The national mortgage settlement grew out of investigations into complaints that foreclosure documents were “robo-signed” en masse by bank employees with no review of the facts. The banks agreed to the settlement to avoid further enforcement action by 49 state attorneys general and the federal departments of housing and justice.
The settlement timelines gave banks three business days to acknowledge in writing that they had received modification applications and five business days to notify borrowers of missing documents. The banks also promised to give borrowers 30 days to submit missing documentation or correct a deficiency. They agreed to make a decision on a completed modification application within 30 days.
Attached to Schneiderman’s lawsuit were complaints by 97 borrowers describing how Wells Fargo had missed deadlines and failed to keep other pledges. The suit described how one borrower had supplied information for seven months to no avail, submitting the same tax return several times. Wells Fargo at one point demanded an explanation of a $2 amount listed on one pay stub, according to the suit.
The lawsuit described “a pattern of obstructive practices designed to avoid reasonable modifications to loan terms by burying homeowners in paperwork and besieging them with bureaucratic delays and dead ends.”
Wells Fargo, the nation’s largest mortgage lender, issued a statement expressing disappointment that Schneiderman had chosen to sue instead of negotiate a solution. “We are doing everything we can to help our customers remain in their homes,” it said.

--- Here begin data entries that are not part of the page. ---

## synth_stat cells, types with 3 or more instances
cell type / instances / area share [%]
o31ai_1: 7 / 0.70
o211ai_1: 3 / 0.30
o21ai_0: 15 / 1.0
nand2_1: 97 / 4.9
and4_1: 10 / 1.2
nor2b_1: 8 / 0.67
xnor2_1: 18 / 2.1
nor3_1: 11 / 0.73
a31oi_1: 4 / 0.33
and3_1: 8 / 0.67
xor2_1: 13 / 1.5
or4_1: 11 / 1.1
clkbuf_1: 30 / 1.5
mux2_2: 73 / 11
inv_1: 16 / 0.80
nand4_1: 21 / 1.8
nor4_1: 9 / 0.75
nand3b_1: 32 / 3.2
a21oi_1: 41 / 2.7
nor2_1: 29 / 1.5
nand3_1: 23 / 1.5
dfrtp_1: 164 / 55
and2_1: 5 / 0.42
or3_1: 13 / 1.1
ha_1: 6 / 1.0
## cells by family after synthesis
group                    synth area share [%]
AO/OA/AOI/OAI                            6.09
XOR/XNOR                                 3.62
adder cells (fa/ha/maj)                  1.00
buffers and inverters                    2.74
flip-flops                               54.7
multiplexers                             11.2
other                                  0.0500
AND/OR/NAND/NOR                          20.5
$ cat src/rtl/serial_feeder_bit_tick_counter.sv
// bit_tick_counter: counts clocks within one serial bit and flags the last one.
// Latency: rollover_flag is combinational from the count, high in clock CLKS_PER_BIT-1 of a bit.
// Backpressure: none; counts whenever enable is high, clear has priority.
module bit_tick_counter #(
   parameter int CLKS_PER_BIT = 1
) (
   input  logic clk,
   input  logic n_rst,
   input  logic clear,
   input  logic enable,
   output logic rollover_flag
);

   localparam int TW = (CLKS_PER_BIT > 1) ? $clog2(CLKS_PER_BIT) : 1;
   localparam logic [TW-1:0] TERMINAL = TW'(CLKS_PER_BIT - 1);

   logic [TW-1:0] count_q;
   logic [TW-1:0] count_d;

   assign rollover_flag = enable && (count_q == TERMINAL);

   // next count: clear on word load, wrap to zero at terminal count
   always_comb begin
      count_d = count_q;
      if (clear) begin
         count_d = '0;
      end else if (enable) begin
         count_d = rollover_flag ? '0 : count_q + TW'(1);
      end
   end

   // tick count register
   always_ff @(posedge clk or negedge n_rst) begin
      if (!n_rst) begin
         count_q <= '0;
      end else begin
         count_q <= count_d;
      end
   end

endmodule

$ cat src/rtl/serial_feeder.sv
// serial_feeder: MSB-first parallel-to-serial feeder with a one-word hold register.
// Latency: word accepted at edge k drives its MSB from cycle k+1; each bit lasts CLKS_PER_BIT clocks.
// Backpressure: load_ready = !hold_full; producer stalls until the shifter drains the hold word.
// Optional feature macro: SERIAL_FEEDER_PARITY_EN appends an even-parity bit to every word.
module serial_feeder
   import serial_feeder_pkg::*;
#(
   parameter int NUM_BITS     = 8,
   parameter int CLKS_PER_BIT = 1
) (
   input  logic                clk,
   input  logic                n_rst,
   input  logic [NUM_BITS-1:0] load_data,
   input  logic                load_valid,
   output logic                load_ready,
   output logic                serial_out,
   output logic                bit_strobe,
   output logic                word_done,
   output logic                busy
);

   localparam int BCW = $clog2(NUM_BITS + 1);
   localparam logic [BCW-1:0] LAST_BIT = BCW'(NUM_BITS - 1);

   state_type           state_q, state_d;
   logic [NUM_BITS-1:0] shift_q, shift_d;
   logic [NUM_BITS-1:0] hold_q, hold_d;
   logic                hold_full_q, hold_full_d;
   logic [BCW-1:0]      bit_cnt_q, bit_cnt_d;
   logic                strobe_q, strobe_d;
`ifdef SERIAL_FEEDER_PARITY_EN
   logic                parity_q, parity_d;
`endif

   logic                accept;
   logic                tick_done;
   logic                last_bit;
   logic                frame_end;
   logic                load_en;
   logic [NUM_BITS-1:0] load_word;
   logic                line_bit;

   assign accept   = load_valid && !hold_full_q;
   assign last_bit = (bit_cnt_q == LAST_BIT);
   assign line_bit = MSB_FIRST ? shift_q[NUM_BITS-1] : shift_q[0];

`ifdef SERIAL_FEEDER_PARITY_EN
   assign frame_end = (state_q == PARITY) && tick_done;
`else
   assign frame_end = (state_q == SHIFT) && tick_done && last_bit;
`endif

   bit_tick_counter #(
      .CLKS_PER_BIT(CLKS_PER_BIT)
   ) u_tick (
      .clk          (clk),
      .n_rst        (n_rst),
      .clear        (load_en),
      .enable       (busy),
      .rollover_flag(tick_done)
   );

   // next-state: bit advance, frame end (hold drain or bypass), hold capture
   always_comb begin
      state_d     = state_q;
      shift_d     = shift_q;
      hold_d      = hold_q;
      hold_full_d = hold_full_q;
      bit_cnt_d   = bit_cnt_q;
      strobe_d    = 1'b0;
      load_en     = 1'b0;
      load_word   = load_data;
`ifdef SERIAL_FEEDER_PARITY_EN
      parity_d    = parity_q;
`endif

      case (state_q)
         IDLE: begin
            if (accept) begin
               load_en = 1'b1;
            end
         end
         SHIFT: begin
            if (tick_done) begin
               if (!last_bit) begin
                  shift_d   = MSB_FIRST ? {shift_q[NUM_BITS-2:0], 1'b0}
                                        : {1'b0, shift_q[NUM_BITS-1:1]};
                  bit_cnt_d = bit_cnt_q + BCW'(1);
                  strobe_d  = 1'b1;
               end
`ifdef SERIAL_FEEDER_PARITY_EN
               else begin
                  state_d  = PARITY;
                  strobe_d = 1'b1;
               end
`endif
            end
         end
`ifdef SERIAL_FEEDER_PARITY_EN
         PARITY: begin
            // frame end is handled below
         end
`endif
         default: begin
            state_d = IDLE;
         end
      endcase

      // end of frame: the held word wins; an accept here cannot coexist with a full hold
      if (frame_end) begin
         if (hold_full_q) begin
            load_en     = 1'b1;
            load_word   = hold_q;
            hold_full_d = 1'b0;
         end else if (accept) begin
            load_en = 1'b1;
         end else begin
            state_d = IDLE;
         end
      end

      // an accepted word the shifter cannot take right now waits in hold
      if (accept && !load_en) begin
         hold_d      = load_data;
         hold_full_d = 1'b1;
      end

      if (load_en) begin
         shift_d   = load_word;
         bit_cnt_d = '0;
         state_d   = SHIFT;
         strobe_d  = 1'b1;
`ifdef SERIAL_FEEDER_PARITY_EN
         parity_d  = ^load_word;
`endif
      end
   end

   // state, datapath and flag registers
   always_ff @(posedge clk or negedge n_rst) begin
      if (!n_rst) begin
         state_q     <= IDLE;
         shift_q     <= '0;
         hold_q      <= '0;
         hold_full_q <= 1'b0;
         bit_cnt_q   <= '0;
         strobe_q    <= 1'b0;
`ifdef SERIAL_FEEDER_PARITY_EN
         parity_q    <= 1'b0;
`endif
      end else begin
         state_q     <= state_d;
         shift_q     <= shift_d;
         hold_q      <= hold_d;
         hold_full_q <= hold_full_d;
         bit_cnt_q   <= bit_cnt_d;
         strobe_q    <= strobe_d;
`ifdef SERIAL_FEEDER_PARITY_EN
         parity_q    <= parity_d;
`endif
      end
   end

   // line driver: current data bit, parity bit, or idle level
   always_comb begin
      serial_out = IDLE_LEVEL;
      case (state_q)
         SHIFT:   serial_out = line_bit;
`ifdef SERIAL_FEEDER_PARITY_EN
         PARITY:  serial_out = parity_q;
`endif
         default: serial_out = IDLE_LEVEL;
      endcase
   end

   assign load_ready = !hold_full_q;
   assign bit_strobe = strobe_q;
   assign word_done  = frame_end;
   assign busy       = (state_q != IDLE);

endmodule
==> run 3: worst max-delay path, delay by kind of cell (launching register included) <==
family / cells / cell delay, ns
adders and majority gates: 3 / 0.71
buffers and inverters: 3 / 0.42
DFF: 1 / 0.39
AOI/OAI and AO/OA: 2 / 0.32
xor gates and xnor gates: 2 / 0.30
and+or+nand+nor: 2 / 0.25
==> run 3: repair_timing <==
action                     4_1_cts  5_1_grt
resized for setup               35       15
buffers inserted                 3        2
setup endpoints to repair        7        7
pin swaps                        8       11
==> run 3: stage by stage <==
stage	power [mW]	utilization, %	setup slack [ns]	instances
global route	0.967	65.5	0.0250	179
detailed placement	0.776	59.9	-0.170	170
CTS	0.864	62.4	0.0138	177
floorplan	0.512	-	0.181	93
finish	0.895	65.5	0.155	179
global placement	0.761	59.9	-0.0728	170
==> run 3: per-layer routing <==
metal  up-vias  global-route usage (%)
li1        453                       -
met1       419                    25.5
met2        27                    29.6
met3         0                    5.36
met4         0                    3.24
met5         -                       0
==> config.mk <==
export PLATFORM = sky130hd
export DESIGN_NAME = ram_port_arbiter
export DESIGN_NICKNAME = d
export VERILOG_FILES = /design/src/rtl/ram_port_arbiter.sv
export SDC_FILE = /design/constraint.sdc
export NUM_CORES = 1
export LEC_CHECK = 0
export BUFFER_PORTS_ARGS = -buffer_cell sky130_fd_sc_hd__buf_2
export CAP_MARGIN = 20
export CORE_AREA = 5 5 254 256
export DETAILED_ROUTE_END_ITERATION = 8
export DIE_AREA = 0 0 259 261
export HOLD_SLACK_MARGIN = 0.1
export PLACE_DENSITY = 0.45
export SLEW_MARGIN = 20
export SYNTH_ARGS = -nofsm -noshare
export SYNTH_HDL_FRONTEND = slang
export SYNTH_SLANG_ARGS = --single-unit
==> constraint.sdc <==
create_clock -name clk -period 4.4 [get_ports clk]
set_input_delay 0.22 -clock clk [delete_from_list [all_inputs] [get_ports clk]]
set_output_delay 0.22 -clock clk [all_outputs]
set_load 0.02 [all_outputs]
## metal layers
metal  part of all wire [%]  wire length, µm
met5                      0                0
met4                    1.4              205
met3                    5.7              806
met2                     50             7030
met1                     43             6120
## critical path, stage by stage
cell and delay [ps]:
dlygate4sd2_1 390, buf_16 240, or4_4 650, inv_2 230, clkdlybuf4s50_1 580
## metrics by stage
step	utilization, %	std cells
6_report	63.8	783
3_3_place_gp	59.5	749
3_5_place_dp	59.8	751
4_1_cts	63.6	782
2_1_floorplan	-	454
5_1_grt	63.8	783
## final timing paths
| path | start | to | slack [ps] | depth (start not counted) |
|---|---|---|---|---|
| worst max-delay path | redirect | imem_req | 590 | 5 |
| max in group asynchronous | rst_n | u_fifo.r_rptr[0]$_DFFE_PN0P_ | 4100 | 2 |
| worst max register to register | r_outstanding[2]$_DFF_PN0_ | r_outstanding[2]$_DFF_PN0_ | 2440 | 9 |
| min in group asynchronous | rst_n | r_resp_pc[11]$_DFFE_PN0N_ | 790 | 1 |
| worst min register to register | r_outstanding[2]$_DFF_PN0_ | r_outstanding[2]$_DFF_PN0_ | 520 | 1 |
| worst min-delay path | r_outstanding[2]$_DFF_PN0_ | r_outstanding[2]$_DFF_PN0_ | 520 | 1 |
<file path="src/rtl/vga_pkg.sv">
// vga_pkg: default 640x480@60 timing, frame-total helper and colour-bar lookup
package vga_pkg;
  localparam int DEF_H_ACTIVE = 640;
  localparam int DEF_H_FP     = 16;
  localparam int DEF_H_SYNC   = 96;
  localparam int DEF_H_BP     = 48;
  localparam int DEF_V_ACTIVE = 480;
  localparam int DEF_V_FP     = 10;
  localparam int DEF_V_SYNC   = 2;
  localparam int DEF_V_BP     = 33;
  function automatic int vga_total(input int active, input int fp, input int sync, input int bp);
    return active + fp + sync + bp;
  endfunction
  function automatic logic [15:0] bar_field(input logic on, input int w);
    return on ? 16'((32'd1 << w) - 32'd1) : 16'd0;
  endfunction
endpackage

</file>
<file path="src/rtl/vga_sync_delay.sv">
// vga_sync_delay: DEPTH x WIDTH shift register with async clear to RST_VAL (DEPTH 0 = wire)
module vga_sync_delay
  import vga_pkg::*;
#(
  parameter int DEPTH = 1,
  parameter int WIDTH = 1,
  parameter logic [WIDTH-1:0] RST_VAL = '0
) (
  input  logic             vga_clk,
  input  logic             clrn,
  input  logic [WIDTH-1:0] d,
  output logic [WIDTH-1:0] q
);
  if (DEPTH == 0) begin : g_pass
    logic unused_clk;
    assign unused_clk = vga_clk ^ clrn;
    assign q = d;
  end else begin : g_sr
    logic [WIDTH-1:0] sr [DEPTH];
    // shift one stage per clock, cleared to the idle pattern
    always_ff @(posedge vga_clk or negedge clrn)
      if (!clrn) begin
        for (int i = 0; i < DEPTH; i++) sr[i] <= RST_VAL;
      end else begin
        sr[0] <= d;
        for (int i = 1; i < DEPTH; i++) sr[i] <= sr[i-1];
      end
    assign q = sr[DEPTH-1];
  end
endmodule

</file>
<file path="src/rtl/vga_timing_pipe.sv">
// vga_timing_pipe: VGA timing + pixel-fetch pipeline, outputs aligned at RD_LAT+2; VGA_TEST_PATTERN_EN adds test_en colour bars
module vga_timing_pipe
  import vga_pkg::*;
#(
  parameter int H_ACTIVE = DEF_H_ACTIVE,
  parameter int H_FP     = DEF_H_FP,
  parameter int H_SYNC   = DEF_H_SYNC,
  parameter int H_BP     = DEF_H_BP,
  parameter int V_ACTIVE = DEF_V_ACTIVE,
  parameter int V_FP     = DEF_V_FP,
  parameter int V_SYNC   = DEF_V_SYNC,
  parameter int V_BP     = DEF_V_BP,
  parameter bit HS_POL   = 1'b0,
  parameter bit VS_POL   = 1'b0,
  parameter int R_W      = 3,
  parameter int G_W      = 3,
  parameter int B_W      = 2,
  parameter int RD_LAT   = 1,
  parameter int SCALE    = 1,
  parameter int COL_W    = 10,
  parameter int ROW_W    = 9,
  localparam int PIX_W   = R_W + G_W + B_W
) (
  input  logic             vga_clk,
  input  logic             clrn,
`ifdef VGA_TEST_PATTERN_EN
  input  logic             test_en,
`endif
  input  logic [PIX_W-1:0] d_in,
  output logic [ROW_W-1:0] row_addr,
  output logic [COL_W-1:0] col_addr,
  output logic             rdn,
  output logic [R_W-1:0]   r,
  output logic [G_W-1:0]   g,
  output logic [B_W-1:0]   b,
  output logic             hs,
  output logic             vs,
  output logic             de,
  output logic             line_start,
  output logic             frame_start
);
  localparam int H_TOTAL = vga_total(H_ACTIVE, H_FP, H_SYNC, H_BP);
  localparam int V_TOTAL = vga_total(V_ACTIVE, V_FP, V_SYNC, V_BP);
  localparam int HW = $clog2(H_TOTAL);
  localparam int VW = $clog2(V_TOTAL);
  localparam int HA0 = H_SYNC + H_BP;
  localparam int VA0 = V_SYNC + V_BP;
  localparam logic HS_IDLE = ~HS_POL;
  localparam logic VS_IDLE = ~VS_POL;
`ifdef VGA_TEST_PATTERN_EN
  localparam int DW = 6;
  localparam logic [DW-1:0] D_IDLE = {HS_IDLE, VS_IDLE, 1'b0, 3'b000};
`else
  localparam int DW = 3;
  localparam logic [DW-1:0] D_IDLE = {HS_IDLE, VS_IDLE, 1'b0};
`endif
  if (!(SCALE == 1 || SCALE == 2) || RD_LAT < 0 || RD_LAT > 4 || H_ACTIVE / SCALE > 2 ** COL_W || COL_W < 3) begin : g_bad_params
    $error("vga_timing_pipe: illegal SCALE/RD_LAT/COL_W");
  end
  logic [HW-1:0] h_count, h_off;
  logic [VW-1:0] v_count, v_off;
  logic h_last, v_last, h_act, v_act, vid, tp;
  logic hs1, vs1, de1, hs_d, vs_d, de_d;
  logic [DW-1:0] dly_d, dly_q;
  logic [R_W-1:0] r_n;
  logic [G_W-1:0] g_n;
  logic [B_W-1:0] b_n;
  assign h_last = int'(h_count) == H_TOTAL - 1;
  assign v_last = int'(v_count) == V_TOTAL - 1;
  assign h_act  = int'(h_count) >= HA0 && int'(h_count) < HA0 + H_ACTIVE;
  assign v_act  = int'(v_count) >= VA0 && int'(v_count) < VA0 + V_ACTIVE;
  assign vid    = h_act & v_act;
  assign h_off  = h_count - HW'(HA0);
  assign v_off  = v_count - VW'(VA0);
`ifdef VGA_TEST_PATTERN_EN
  logic [2:0] bar_d;
  assign tp = test_en;
  assign dly_d = {hs1, vs1, de1, col_addr[COL_W-1 -: 3]};
  assign {hs_d, vs_d, de_d, bar_d} = dly_q;
`else
  assign tp = 1'b0;
  assign dly_d = {hs1, vs1, de1};
  assign {hs_d, vs_d, de_d} = dly_q;
`endif
  // free-running line and frame counters
  always_ff @(posedge vga_clk or negedge clrn)
    if (!clrn) begin
      h_count <= '0;
      v_count <= '0;
    end else begin
      h_count <= h_last ? '0 : h_count + 1'b1;
      if (h_last) v_count <= v_last ? '0 : v_count + 1'b1;
    end
  // stage 1: RAM address/strobe, raw syncs and the undelayed wrap pulses
  always_ff @(posedge vga_clk or negedge clrn)
    if (!clrn) begin
      col_addr    <= '0;
      row_addr    <= '0;
      rdn         <= 1'b1;
      hs1         <= HS_IDLE;
      vs1         <= VS_IDLE;
      de1         <= 1'b0;
      line_start  <= 1'b0;
      frame_start <= 1'b0;
    end else begin
      col_addr    <= COL_W'(h_off / HW'(SCALE));
      row_addr    <= ROW_W'(v_off / VW'(SCALE));
      rdn         <= ~(vid & ~tp);
      hs1         <= int'(h_count) < H_SYNC ? HS_POL : HS_IDLE;
      vs1         <= int'(v_count) < V_SYNC ? VS_POL : VS_IDLE;
      de1         <= vid;
      line_start  <= h_last;
      frame_start <= h_last & v_last;
    end
  vga_sync_delay #(.DEPTH(RD_LAT), .WIDTH(DW), .RST_VAL(D_IDLE)) u_dly (
    .vga_clk(vga_clk),
    .clrn   (clrn),
    .d      (dly_d),
    .q      (dly_q)
  );
  // colour select: RAM pixel (or bar pattern) while active, black otherwise
  always_comb begin
    r_n = de_d ? d_in[PIX_W-1 -: R_W] : '0;
    g_n = de_d ? d_in[G_W+B_W-1 -: G_W] : '0;
    b_n = de_d ? d_in[B_W-1:0] : '0;
`ifdef VGA_TEST_PATTERN_EN
    r_n = (de_d && test_en) ? R_W'(bar_field(bar_d[2], R_W)) : r_n;
    g_n = (de_d && test_en) ? G_W'(bar_field(bar_d[1], G_W)) : g_n;
    b_n = (de_d && test_en) ? B_W'(bar_field(bar_d[0], B_W)) : b_n;
`endif
  end
  // output stage: colour registered together with the delayed syncs
  always_ff @(posedge vga_clk or negedge clrn)
    if (!clrn) begin
      hs <= HS_IDLE;
      vs <= VS_IDLE;
      de <= 1'b0;
      r  <= '0;
      g  <= '0;
      b  <= '0;
    end else begin
      hs <= hs_d;
      vs <= vs_d;
      de <= de_d;
      r  <= r_n;
      g  <= g_n;
      b  <= b_n;
    end
endmodule

</file>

Wells said it had completed more than 26,000 loan modifications for borrowers in New York over the last four years — six modifications for every foreclosure sale in the state.
“We believe that a collaborative approach — not protracted litigation or continued threats — offers the best path toward continuing to improve services to borrowers,” Wells said.
Schneiderman in May had threatened to sue Wells Fargo and Bank of America Corp. over alleged violations of the agreement. He said they had generated far more complaints than the other banks in the settlement — JPMorgan Chase & Co., Citigroup Inc. and Ally Financial.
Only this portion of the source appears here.